TASK INSTRUCTIONS :: All lines from the entries below that contain the string "layout" should be copied out.

MATERIAL FOR THIS EXERCISE ::
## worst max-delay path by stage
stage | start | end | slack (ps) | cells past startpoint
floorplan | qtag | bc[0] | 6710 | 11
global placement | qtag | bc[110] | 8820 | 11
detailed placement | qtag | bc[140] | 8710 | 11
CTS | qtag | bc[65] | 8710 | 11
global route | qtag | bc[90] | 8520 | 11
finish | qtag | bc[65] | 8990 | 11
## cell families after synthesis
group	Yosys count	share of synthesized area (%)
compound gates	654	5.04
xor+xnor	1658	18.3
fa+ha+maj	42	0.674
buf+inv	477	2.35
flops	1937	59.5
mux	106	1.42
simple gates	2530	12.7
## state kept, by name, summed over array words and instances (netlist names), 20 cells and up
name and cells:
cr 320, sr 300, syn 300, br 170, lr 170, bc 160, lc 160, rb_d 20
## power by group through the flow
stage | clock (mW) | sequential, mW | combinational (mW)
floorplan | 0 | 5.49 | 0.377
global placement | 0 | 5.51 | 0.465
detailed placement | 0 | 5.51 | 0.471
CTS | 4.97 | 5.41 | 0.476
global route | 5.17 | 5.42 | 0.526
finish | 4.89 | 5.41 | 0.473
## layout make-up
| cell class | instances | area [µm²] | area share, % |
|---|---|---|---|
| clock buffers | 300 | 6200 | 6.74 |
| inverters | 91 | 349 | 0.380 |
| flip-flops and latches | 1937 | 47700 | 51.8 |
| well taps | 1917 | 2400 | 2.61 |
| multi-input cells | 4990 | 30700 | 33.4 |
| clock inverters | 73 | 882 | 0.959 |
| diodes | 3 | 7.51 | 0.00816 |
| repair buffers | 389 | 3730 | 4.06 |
From an optimization exercise on the open Yosys and OpenROAD flow, aimed at small area, a short achievable clock period and few clock cycles per item; shortcuts taken in it are not production practice.
No run shown here included a check of the RTL's function; only the layout flow was run.

==> design/flow/design.v <==
module gra_mac (
    input  wire         clk,
    input  wire         rst,
    input  wire         start,
    input  wire [6:0]   nwords,      
    input  wire [255:0] key,
    input  wire [63:0]  ctr,
    output wire         ready,
    input  wire         in_valid,
    input  wire [31:0]  in_data,
    output wire         in_ready,
    output wire         done,
    output wire [127:0] mac
);
    localparam integer S_IDLE = 0,
                       S_PRE  = 1,       
                       S_INIT = 2,       
                       S_RND  = 3,
                       S_ADD  = 4,       
                       S_ROT  = 5,       
                       S_WAIT = 6,       
                       S_DONE = 7;       
    function [31:0] bswap;
        input [31:0] x;
        bswap = {x[7:0], x[15:8], x[23:16], x[31:24]};
    endfunction
    function [31:0] rotr;
        input [31:0] x;
        input integer n;
        rotr = (x >> n) | (x << (32 - n));
    endfunction
    function [31:0] bsig0;
        input [31:0] x;
        bsig0 = rotr(x, 2) ^ rotr(x, 13) ^ rotr(x, 22);
    endfunction
    function [31:0] bsig1;
        input [31:0] x;
        bsig1 = rotr(x, 6) ^ rotr(x, 11) ^ rotr(x, 25);
    endfunction
    function [31:0] ssig0;
        input [31:0] x;
        ssig0 = rotr(x, 7) ^ rotr(x, 18) ^ (x >> 3);
    endfunction
    function [31:0] ssig1;
        input [31:0] x;
        ssig1 = rotr(x, 17) ^ rotr(x, 19) ^ (x >> 10);
    endfunction
    localparam [2047:0] KTAB = {
        32'h428a2f98, 32'h71374491, 32'hb5c0fbcf, 32'he9b5dba5,
        32'h3956c25b, 32'h59f111f1, 32'h923f82a4, 32'hab1c5ed5,
        32'hd807aa98, 32'h12835b01, 32'h243185be, 32'h550c7dc3,
        32'h72be5d74, 32'h80deb1fe, 32'h9bdc06a7, 32'hc19bf174,
        32'he49b69c1, 32'hefbe4786, 32'h0fc19dc6, 32'h240ca1cc,
        32'h2de92c6f, 32'h4a7484aa, 32'h5cb0a9dc, 32'h76f988da,
        32'h983e5152, 32'ha831c66d, 32'hb00327c8, 32'hbf597fc7,
        32'hc6e00bf3, 32'hd5a79147, 32'h06ca6351, 32'h14292967,
        32'h27b70a85, 32'h2e1b2138, 32'h4d2c6dfc, 32'h53380d13,
        32'h650a7354, 32'h766a0abb, 32'h81c2c92e, 32'h92722c85,
        32'ha2bfe8a1, 32'ha81a664b, 32'hc24b8b70, 32'hc76c51a3,
        32'hd192e819, 32'hd6990624, 32'hf40e3585, 32'h106aa070,
        32'h19a4c116, 32'h1e376c08, 32'h2748774c, 32'h34b0bcb5,
        32'h391c0cb3, 32'h4ed8aa4a, 32'h5b9cca4f, 32'h682e6ff3,
        32'h748f82ee, 32'h78a5636f, 32'h84c87814, 32'h8cc70208,
        32'h90befffa, 32'ha4506ceb, 32'hbef9a3f7, 32'hc67178f2};
    localparam [255:0] IV = {32'h6a09e667, 32'hbb67ae85, 32'h3c6ef372, 32'ha54ff53a,
                             32'h510e527f, 32'h9b05688c, 32'h1f83d9ab, 32'h5be0cd19};
    reg  [7:0]   st;          
    reg          outer;       
    reg          keyblk;      
    reg          opad;        
    reg          fin_blk;     
    reg          is_last;     
    reg  [5:0]   rnd;         
    reg  [3:0]   slot_r;      
    reg  [4:0]   have_r;      
    reg          nbrk;        
    reg  [7:0]   rem;         
    reg  [31:0]  w [0:15];    
    reg  [31:0]  a, b, c, d, e, f, g, h;
    reg  [31:0]  p;           
    reg  [31:0]  hv [0:7];    
    wire        in_idle  = st[S_IDLE];
    wire        in_pre   = st[S_PRE];
    wire        in_init  = st[S_INIT];
    wire        in_rnd   = st[S_RND];
    wire        in_add   = st[S_ADD];
    wire        in_rot   = st[S_ROT];
    wire        in_wait  = st[S_WAIT];
    wire        in_done  = st[S_DONE];
    wire        last_in  = !outer && is_last;
    assign done  = in_done;
    assign ready = in_idle || in_done;
    wire        cont     = !outer && !is_last;       
    wire        early    = in_rnd && (rnd <= 6'd12);
    wire        late     = (in_rnd && rnd[5]) || in_add;    
    reg         feed;         
    reg         newfeed;      
    reg  [3:0]  slot;
    always @(*) begin
        feed    = 1'b0;
        newfeed = 1'b0;
        slot    = 4'd0;
        if (in_idle || in_done) begin
            feed = 1'b1; newfeed = 1'b1; slot = 4'd0;
        end else if (in_pre) begin
            feed = 1'b1; slot = 4'd1;
        end else if (in_init) begin
            feed = 1'b1; slot = 4'd2;
        end else if (in_wait) begin
            feed = 1'b1; slot = slot_r;
        end else if (in_rot) begin
            feed = 1'b1; newfeed = (rnd[1:0] == 2'd0); slot = {2'b0, rnd[1:0]};
        end else if (early) begin
            feed = 1'b1; slot = rnd[3:0] + 4'd3;
        end else begin
            if (in_rnd && rnd == 6'd62 && cont) begin
                feed = 1'b1; newfeed = 1'b1; slot = 4'd0;
            end
            if (in_rnd && rnd == 6'd63 && (cont || last_in)) begin
                feed = 1'b1; newfeed = last_in; slot = {3'd0, cont};
            end
            if (in_add && (cont || last_in)) begin
                feed = 1'b1; slot = {2'd0, cont, last_in};
            end
        end
    end
    wire        f_key    = in_idle || in_pre || in_done || ((in_init || early) && keyblk) || (late && last_in);
    wire        f_opad   = outer || (late && last_in);       
    wire        f_ih     = in_rot || (early && fin_blk);
    wire [4:0]  have     = newfeed ? 5'd0 : have_r;
    wire [31:0] len_bits = 32'd768 + {20'd0, nwords, 5'd0};
    wire [31:0] pad      = (f_opad && !in_idle && !in_pre && !in_done) ? 32'h5c5c5c5c : 32'h36363636;
    wire        rem_pos  = !rem[7] && (rem != 8'd0);
    reg  [31:0] src_word;
    reg         src_in;       
    always @(*) begin
        src_word = 32'd0;
        src_in   = 1'b0;
        if (f_key) begin
            src_word = pad;
            if (!slot[3]) src_word = bswap(key[32*slot[2:0] +: 32]) ^ pad;
        end else if (f_ih) begin
            if (!slot[3])            src_word = hv[slot[2:0]];
            else if (slot == 4'd8)   src_word = 32'h80000000;
            else if (slot == 4'd15)  src_word = 32'd768;
        end else begin
            if (rem_pos) begin
                src_word = bswap(in_data);
                src_in   = 1'b1;
            end else if (rem == 8'd0)               src_word = bswap(ctr[31:0]);
            else if (rem == 8'hff)                  src_word = bswap(ctr[63:32]);
            else if (rem == 8'hfe)                  src_word = 32'h80000000;
            else if (slot == 4'd15 && rem != 8'hfd) src_word = len_bits;
        end
    end
    wire        want     = feed && ({1'b0, slot} == have);
    wire        avail    = !src_in || in_valid;
    wire        take     = want && avail;
    wire        miss     = want && !avail;
    wire        take_msg = take && !f_key && !f_ih;
    assign in_ready = want && src_in;
    wire [31:0] wq0   = ssig0(w[1]);
    wire [31:0] wq1   = ssig1(w[14]);
    wire [31:0] wx1   = w[0] ^ w[9] ^ wq0;
    wire [31:0] wy1   = {(w[0][30:0] & w[9][30:0]) | (w[0][30:0] & wq0[30:0]) | (w[9][30:0] & wq0[30:0]), 1'b0};
    wire [31:0] wx2   = wx1 ^ wy1 ^ wq1;
    wire [31:0] wy2   = {(wx1[30:0] & wy1[30:0]) | (wx1[30:0] & wq1[30:0]) | (wy1[30:0] & wq1[30:0]), 1'b0};
    wire [31:0] w_new = wx2 + wy2;
    reg  [31:0] tail;
    always @(*) begin
        if (take)
            tail = src_word;
        else if (feed)
            tail = w[0];              
        else
            tail = w_new;
    end
    wire        rot     = in_rot || (in_add && opad);
    reg  [1:0]  k;
    always @(*) begin
        if (in_rnd)      k = 2'd0 - rnd[1:0];
        else if (in_rot) k = 2'd2 - rnd[1:0];
        else if (rot)    k = 2'd3;
        else             k = 2'd0;
    end
    wire        ff_iv   = rot || keyblk;
    wire [31:0] hv_a    = ff_iv ? IV[255 - 32*k -: 32] : hv[k];
    wire [31:0] hv_e    = ff_iv ? IV[127 - 32*k -: 32] : hv[{1'b1, k}];
    wire [31:0] st_a    = rot ? d : (in_init ? 32'd0 : a);
    wire [31:0] st_e    = rot ? h : (in_init ? 32'd0 : e);
    wire [31:0] sum_a   = hv_a + st_a;
    wire [31:0] sum_e   = hv_e + st_e;
    wire        ld_iv   = in_init && keyblk;
    wire [31:0] ld1     = ld_iv ? IV[223:192] : hv[1];
    wire [31:0] ld2     = ld_iv ? IV[191:160] : hv[2];
    wire [31:0] ld3     = ld_iv ? IV[159:128] : hv[3];
    wire [31:0] ld5     = ld_iv ? IV[95:64]   : hv[5];
    wire [31:0] ld6     = ld_iv ? IV[63:32]   : hv[6];
    wire [31:0] ld7     = ld_iv ? IV[31:0]    : hv[7];
    wire [31:0] ch    = (e & f) ^ (~e & g);
    wire [31:0] maj   = (a & b) ^ (a & c) ^ (b & c);
    wire [31:0] s1    = bsig1(e);
    wire [31:0] s0    = bsig0(a);
    wire [31:0] x1    = p ^ s1 ^ ch;
    wire [31:0] y1    = {(p[30:0] & s1[30:0]) | (p[30:0] & ch[30:0]) | (s1[30:0] & ch[30:0]), 1'b0};
    wire [31:0] x2    = x1 ^ y1 ^ d;
    wire [31:0] y2    = {(x1[30:0] & y1[30:0]) | (x1[30:0] & d[30:0]) | (y1[30:0] & d[30:0]), 1'b0};
    wire [31:0] x3    = x1 ^ y1 ^ s0;
    wire [31:0] y3    = {(x1[30:0] & y1[30:0]) | (x1[30:0] & s0[30:0]) | (y1[30:0] & s0[30:0]), 1'b0};
    wire [31:0] x4    = x3 ^ y3 ^ maj;
    wire [31:0] y4    = {(x3[30:0] & y3[30:0]) | (x3[30:0] & maj[30:0]) | (y3[30:0] & maj[30:0]), 1'b0};
    wire [31:0] e_new = x2 + y2;
    wire [31:0] a_new = x4 + y4;
    wire        shift = in_rnd || rot;
    wire [5:0]  kidx  = in_rnd ? rnd + 6'd1 : 6'd0;
    wire [31:0] kval  = KTAB[2047 - 32*kidx -: 32];
    wire [31:0] hnext = shift ? g : ld7;
    wire [31:0] px    = hnext ^ kval ^ w[14];
    wire [31:0] py    = {(hnext[30:0] & kval[30:0]) | (hnext[30:0] & w[14][30:0]) | (kval[30:0] & w[14][30:0]), 1'b0};
    wire [31:0] p_new = px + py;
    integer i;
    always @(posedge clk) begin
        for (i = 0; i < 15; i = i + 1)
            w[i] <= w[i+1];
        w[15] <= tail;
        p <= p_new;
        a <= in_rnd ? a_new : sum_a;
        e <= in_rnd ? e_new : sum_e;
        if (shift) begin
            b <= a; c <= b; d <= c;
            f <= e; g <= f; h <= g;
        end else begin
            b <= ld1; c <= ld2; d <= ld3;
            f <= ld5; g <= ld6; h <= ld7;
        end
    end
    wire        ff_wr  = !opad && ((in_rnd && rnd >= 6'd61) || in_add);
    wire        h3_wr  = fin_blk && in_rnd && (rnd < 6'd4);       
    wire [31:0] bus_a  = h3_wr ? d : sum_a;
    wire [1:0]  wk     = h3_wr ? 2'd3 - rnd[1:0] : k;
    always @(posedge clk) begin
        if (ff_wr || h3_wr)
            hv[wk] <= bus_a;
        if (ff_wr)
            hv[{1'b1, k}] <= sum_e;
    end
    assign mac = {bswap(hv[3]), bswap(hv[2]), bswap(hv[1]), bswap(hv[0])};
    always @(posedge clk) begin
        if (feed) begin
            slot_r <= slot + 4'd1;
            have_r <= take ? have + 5'd1 : have;
        end else begin
            slot_r <= slot_r + 4'd1;
        end
        if (take_msg) begin
            rem <= rem - 8'd1;
            if (slot == 4'd15) is_last <= rem[7] && (rem <= 8'hfc);
        end
        if (rst) begin
            st    <= 8'd1 << S_IDLE;
            nbrk  <= 1'b0;
        end else begin
            st <= 8'd0;
            case (1'b1)
                in_idle: begin
                    st[start ? S_PRE : S_IDLE] <= 1'b1;
                end
                in_pre: begin
                    outer   <= 1'b0;
                    keyblk  <= 1'b1;
                    opad    <= 1'b0;
                    fin_blk <= 1'b0;
                    is_last <= 1'b0;
                    rem     <= {1'b0, nwords} + 8'd6;
                    nbrk    <= 1'b0;
                    st[S_INIT] <= 1'b1;
                end
                in_init: begin
                    rnd   <= 6'd0;
                    st[miss ? S_WAIT : S_RND] <= 1'b1;
                end
                in_wait: begin
                    st[(slot_r == 4'd1 && (have_r > 5'd1 || (have_r == 5'd1 && avail))) ? S_INIT : S_WAIT] <= 1'b1;
                end
                in_rnd: begin
                    rnd <= rnd + 6'd1;
                    if (rnd >= 6'd62 && miss) nbrk <= 1'b1;
                    if (early && miss)
                        st[S_WAIT] <= 1'b1;
                    else if (rnd == 6'd63)
                        st[S_ADD] <= 1'b1;
                    else
                        st[S_RND] <= 1'b1;
                end
                in_add: begin
                    rnd  <= 6'd0;
                    nbrk <= 1'b0;
                    if (fin_blk) begin
                        st[S_DONE] <= 1'b1;
                    end else if (opad) begin
                        keyblk  <= 1'b0;
                        opad    <= 1'b0;
                        fin_blk <= 1'b1;
                        st[S_ROT] <= 1'b1;
                    end else if (last_in) begin
                        outer   <= 1'b1;
                        keyblk  <= 1'b1;
                        opad    <= 1'b1;
                        st[S_INIT] <= 1'b1;
                    end else begin
                        keyblk  <= 1'b0;
                        st[(nbrk || miss) ? S_WAIT : S_RND] <= 1'b1;
                    end
                end
                in_rot: begin
                    rnd <= rnd + 6'd1;
                    if (rnd[1:0] == 2'd2) begin
                        rnd <= 6'd0;
                        st[S_RND] <= 1'b1;
                    end else begin
                        st[S_ROT] <= 1'b1;
                    end
                end
                in_done: begin
                    st[start ? S_PRE : S_IDLE] <= 1'b1;
                end
                default: st[S_IDLE] <= 1'b1;
            endcase
        end
    end
endmodule
==> design/flow/run.sh <==
#!/bin/bash
# synth_recipe.tcl (not shown) runs the flow's synth.tcl, then flattens the netlist and writes it again
# the make line also repeats each setting of config.mk as NAME=value (left out here)
make -C /OpenROAD-flow-scripts/flow DESIGN_CONFIG=/design/flow/config.mk WORK_HOME=/design/flow/orfs CLKGATE_MAP_FILE= SYNTH_SCRIPT=/design/flow/synth_recipe.tcl finish
==> design/flow/config.mk <==
export PLATFORM = sky130hd
export DESIGN_NAME = gra_mac
export DESIGN_NICKNAME = gra_mac
export VERILOG_FILES = /design/flow/design.v
export SDC_FILE = /design/flow/constraint.sdc
export NUM_CORES = 4
export LEC_CHECK = 0
export CAP_MARGIN = 20
export CORE_MARGIN = 2
export CORE_UTILIZATION = 40
export SETUP_SLACK_MARGIN = 3
export SLEW_MARGIN = 20
==> design/flow/constraint.sdc <==
create_clock -name core_clock -period 10.0 [get_ports {clk}]
set_input_delay 2.0000 -clock core_clock [delete_from_list [all_inputs] [get_ports {clk}]]
set_output_delay 2.0000 -clock core_clock [all_outputs]
set_load 0.01 [all_outputs]
==> results.sh, run 1 <==
export IMPL_outcome="finished clean"
export IMPL_cts_clk_slew_worst_paths_ps=60
export IMPL_antenna_found_initial=23
export IMPL_synth_edff_count=271
export IMPL_r2r_slack_ps=3210
export IMPL_filler_cell_count=14000
export IMPL_nets=7716
export IMPL_hold_start="w[7][20]"
export IMPL_synth_area_um2=59600
export IMPL_synth_top_area_share_pct=27.6
export IMPL_grt_pass1_wl_um=370000
export IMPL_fin_crit_ps=6890
export IMPL_cts_buffers=114
export IMPL_first_global_vias=49500
export IMPL_maxCapViolations=0
export IMPL_cts_buffer_depth=3
export IMPL_ys_warn_count=2
export IMPL_cp_start_kind="flip-flop"
export IMPL_core_um2=148000
export IMPL_track_usage_pct=34.0
export IMPL_tightestPinTransition_ps=1300
export IMPL_num_rows=141
export IMPL_hold_path_class="flip-flop to flip-flop"
export IMPL_worstPathRequired_ps=8000
export IMPL_cts_root_buf="clkbuf_16"
export IMPL_r2r_end="p[31]"
export IMPL_grt_ovfl_total=0
export IMPL_drtAntennaViolNets=0
export IMPL_skew_ps=62.4
export IMPL_die_x_um=390
export IMPL_holdPathStages=0
export IMPL_netlist_top_cells_area="dfxtp_1 (28%), edfxtp_1 (14%), nand2_1 (8.5%)"
export IMPL_drive_gt1_share_pct=6.71
export IMPL_grt_max_degree=154
export IMPL_fin_ws_ps=3110
export IMPL_ys_async_sr_fraction_pct=0
export IMPL_finalHoldViolCount=0
export IMPL_dr_pass1_iters=9
export IMPL_synth_cell_types=99
export IMPL_initial_core_util_pct=40.3
export IMPL_end_kind="output port"
export IMPL_viasPerCell=5.93
export IMPL_rsz0062_at_grt="true"
export IMPL_cts_tree="built"
export IMPL_slew_viol_final=0
export IMPL_wl_per_cell_um=29.9
export IMPL_globalplace_congestion=1.01
export IMPL_cts_hold_buffers=0
export IMPL_setup_tns_ps=0
export IMPL_crit_path_max_fanout=23
export IMPL_dpl_worst_slack_ps=1510
export IMPL_hpwlAfterDp_um=201000
export IMPL_clk_latency_ps=790
export IMPL_synth_seq_cells=1093
export IMPL_crit_arrival_ps=4890
export IMPL_die_h_um=390
export IMPL_holdPathEnd="w[6][20]"
export IMPL_synth_area_per_cell_um2=9.04
export IMPL_cts_htree_levels=3
export IMPL_relSlewSlack_pct=12.4
export IMPL_hold_ws_ps=283
export IMPL_r2r_cells=24
export IMPL_crit_type="flip-flop to output port"
export IMPL_die_area_um2=152000
export IMPL_drc_errors=0
export IMPL_boundaryPins=494
export IMPL_port_buffers=493
export IMPL_fmax_ghz=0.145
export IMPL_vias=53000
export IMPL_cts_sinks=1093
export IMPL_drt_iter0_markers=6944
export IMPL_ys_flop_type="dfxtp_1"
export IMPL_synth_area_leader_cell="dfxtp_1"
export IMPL_min_period_over_period_pct=68.9
export IMPL_netlist_instances=6586
export IMPL_routed_wl_um=267000
export IMPL_area_delta_synth_final_pct=18.6
export IMPL_regToRegStartpoint="rnd[0]"
export IMPL_final_setup_viol_count=0
export IMPL_synth_nets=7394
export IMPL_yosysSeqAreaShare_pct=41.3
cells by family (layout without fill, tap and decap cells):
group,count (synthesis),after routing,synth area share (%)
AO/OA/AOI/OAI,1276,1276,13.3
XOR/XNOR,443,443,6.53
adder cells (fa/ha/maj),477,477,12.7
buffers and inverters,663,1079,4.43
flip-flops,1093,1093,41.3
multiplexers,145,145,3.47
other,0,14,0
AND/OR/NAND/NOR,2489,2491,18.3
placed cells by master, fill, tap and decap left out, drive strengths merged, types with 20 or more instances in the layout:
cell type / count
nand4: 23
a311oi: 38
clkbuf: 155
o311ai: 28
mux2i: 74
nand2b: 101
a211oi: 49
a31oi: 56
o21a: 20
nand3: 441
fa: 220
buf: 126
and3: 56
and2: 46
o21bai: 23
a21oi: 300
nor2b: 23
o21ai: 459
clkinv: 40
edfxtp: 271
mux4: 47
clkdlybuf4s50: 493
mux2: 24
xnor2: 327
nand2: 1355
nor2: 290
a21o: 90
ha: 225
o31ai: 22
xor2: 116
nor3: 74
o211ai: 42
maj3: 32
inv: 248
dfxtp: 822
routing by layer:
layer,wire [um],GRT usage [%],share of wire [%],vias to the layer above
met2,115000,51.2,43,3096
met3,30000,8.88,11,566
met5,192,0,0.072,-
met1,107000,45.3,40,26000
met4,14400,16.7,5.4,16
li1,-,-,-,23300
metrics by stage:
step           util (%)  cells  instance area [um^2]
2_1_floorplan         -   6586                 59600
3_3_place_gp       44.8   8695                 66300
3_5_place_dp       44.8   8695                 66300
4_1_cts            47.6   8922                 70300
5_1_grt            47.8   8946                 70600
6_report           47.8   8948                 70700
sequential cells by signal, summed over array words and instances, names as in the netlist, 4 cells and up:
register and flops:
c 32, st 8, e 32, a 32, d 32, w 512, p 32, have_r 5
rnd 6, f 32, hv 256, rem 8, b 32, slot_r 4, g 32, h 32
what timing repair did:
action | 4_1_cts | 5_1_grt
gates cloned | 0 | 2
endpoints found under the setup margin | 57 | 43
gates resized for setup | 22 | 36
setup buffers | 15 | 9
pin swaps | 2 | 2
synthesized netlist by cell type (19+ instances only):
cell and n:
nor3_1 74, o31ai_1 22, dfxtp_1 822, a21oi_1 300, maj3_1 32, xnor2_1 326
nor2b_1 23, nand3_1 440, o21a_1 20, clkbuf_1 300, a21o_1 90, nand4_1 23
inv_1 246, mux2i_1 74, a311oi_1 38, o22ai_1 19, ha_1 225, buf_1 40
o21ai_0 449, o211ai_1 41, nand2_1 1354, nor4_1 19, a31oi_1 56, nand2b_1 101
mux4_2 47, o311ai_0 26, and2_1 42, fa_1 220, mux2_2 24, nor2_1 287
o21bai_1 23, edfxtp_1 271, xor2_1 116, a211oi_1 49, and3_1 56, buf_2 64
worst max-delay path: stages (launching register included):
cell and delay [ps]:
edfxtp_1 370, buf_8 210, ha_1 430, or3b_1 380, o31a_1 250, o311a_1 390
nor2_4 470, a31o_2 280, nand3b_1 260, nor4_1 470, clkdlybuf4s50_1 640
cell type report:
class                      count  area (um^2)  area share [%]
clock inverter                57          659           0.933
multi-input combinational   4832        32800            46.4
clock buffer                 155         3190            4.51
antenna                       14         35.0          0.0496
tap                         1930         2410            3.42
timing repair buffer         619         6030            8.54
sequential                  1093        24600            34.8
inverter                     248          942            1.33
how the worst max path moves through the flow:
stage	start	endpoint	slack (ps)	depth (start not counted)
floorplan	rnd[0]	p[31]	3110	30
global placement	rnd[1]	p[31]	1780	25
detailed placement	rnd[1]	p[31]	1510	25
CTS	rnd[0]	p[31]	2980	28
global route	rnd[0]	p[31]	2890	23
finish	rnd[0]	in_ready	3110	10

SOLVED PROBLEM ::
## layout make-up
No run shown here included a check of the RTL's function; only the layout flow was run.
cells by family (layout without fill, tap and decap cells):
placed cells by master, fill, tap and decap left out, drive strengths merged, types with 20 or more instances in the layout:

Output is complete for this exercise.